Records from a data collection
--------
[src/rtl/lcd_reader.sv]
// Read-cycle sequencer for an HD44780-style character LCD: single reads of
// status or data RAM, or repeated status reads until the busy flag clears.
//
// state | meaning
// IDLE  | waiting for start; bus released (LCD_RW=0)
// SETUP | RS/RW stable ahead of the E rising edge
// EHIGH | E strobe high; panel drives LCD_data, sampled on the last cycle
// HOLD  | E low, RS/RW held for address hold time
// GAP   | E low recovery; decides between re-poll and completion
// DONE  | one-cycle completion pulse
module lcd_reader #(
   parameter int PW_E      = 24,
   parameter int T_AS      = 2,
   parameter int T_GAP     = 22,
   parameter int MAX_POLLS = 1000
) (
   input  logic       clk,
   input  logic       reset,
   input  logic       start,
   input  logic       RS,
   input  logic       poll,
   output logic [7:0] rdata,
   output logic       done,
   output logic       busy,
   output logic       timeout,
   output logic       LCD_RS,
   output logic       LCD_RW,
   output logic       LCD_E,
   input  logic [7:0] LCD_data
);

   localparam int TMAX = (PW_E > T_GAP) ? ((PW_E > T_AS) ? PW_E : T_AS)
                                        : ((T_GAP > T_AS) ? T_GAP : T_AS);
   localparam int TW   = $clog2(TMAX) + 1;
   localparam int PCW  = $clog2(MAX_POLLS + 1);

   typedef enum logic [2:0] {IDLE, SETUP, EHIGH, HOLD, GAP, DONE} state_t;

   state_t           state_q, state_d;
   logic [TW-1:0]    tmr_q, tmr_d;
   logic [PCW-1:0]   pcnt_q, pcnt_d;
   logic             poll_q, poll_d;
   logic             rs_q, rs_d;
   logic             to_q, to_d;
   logic [7:0]       rdata_q, rdata_d;
   logic             e_q, rw_q, done_q, busy_q;

   always_comb begin
      state_d = state_q;
      tmr_d   = tmr_q;
      pcnt_d  = pcnt_q;
      poll_d  = poll_q;
      rs_d    = rs_q;
      to_d    = to_q;
      rdata_d = rdata_q;
      case (state_q)
         IDLE: begin
            if (start) begin
               rs_d    = RS & ~poll;
               poll_d  = poll;
               to_d    = 1'b0;
               pcnt_d  = '0;
               tmr_d   = TW'(T_AS - 1);
               state_d = SETUP;
            end
         end
         SETUP: begin
            if (tmr_q == '0) begin
               tmr_d   = TW'(PW_E - 1);
               state_d = EHIGH;
            end else begin
               tmr_d = tmr_q - TW'(1);
            end
         end
         EHIGH: begin
            if (tmr_q == '0) begin
               rdata_d = LCD_data;
               state_d = HOLD;
            end else begin
               tmr_d = tmr_q - TW'(1);
            end
         end
         HOLD: begin
            tmr_d   = TW'(T_GAP - 1);
            state_d = GAP;
         end
         GAP: begin
            if (tmr_q != '0) begin
               tmr_d = tmr_q - TW'(1);
            end else if (poll_q && rdata_q[7]) begin
               // panel still busy: re-poll until the limit, then give up
               if (pcnt_q == PCW'(MAX_POLLS)) begin
                  to_d    = 1'b1;
                  state_d = DONE;
               end else begin
                  pcnt_d  = pcnt_q + PCW'(1);
                  tmr_d   = TW'(T_AS - 1);
                  state_d = SETUP;
               end
            end else begin
               state_d = DONE;
            end
         end
         DONE:    state_d = IDLE;
         default: state_d = IDLE;
      endcase
   end

   // strobe/status outputs are registered from the next state so they are glitch-free
   always_ff @(posedge clk or negedge reset) begin
      if (!reset) begin
         state_q <= IDLE;
         tmr_q   <= '0;
         pcnt_q  <= '0;
         poll_q  <= 1'b0;
         rs_q    <= 1'b0;
         to_q    <= 1'b0;
         rdata_q <= '0;
         e_q     <= 1'b0;
         rw_q    <= 1'b0;
         done_q  <= 1'b0;
         busy_q  <= 1'b0;
      end else begin
         state_q <= state_d;
         tmr_q   <= tmr_d;
         pcnt_q  <= pcnt_d;
         poll_q  <= poll_d;
         rs_q    <= rs_d;
         to_q    <= to_d;
         rdata_q <= rdata_d;
         e_q     <= (state_d == EHIGH);
         rw_q    <= (state_d inside {SETUP, EHIGH, HOLD, GAP});
         done_q  <= (state_d == DONE);
         busy_q  <= (state_d != IDLE);
      end
   end

   assign rdata   = rdata_q;
   assign done    = done_q;
   assign busy    = busy_q;
   assign timeout = to_q;
   assign LCD_RS  = rs_q;
   assign LCD_RW  = rw_q;
   assign LCD_E   = e_q;

endmodule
--------
* Work to be completed:
The word to find is "panel". Copy every line of the records that holds it.

* Response to the task:
// EHIGH | E strobe high; panel drives LCD_data, sampled on the last cycle
               // panel still busy: re-poll until the limit, then give up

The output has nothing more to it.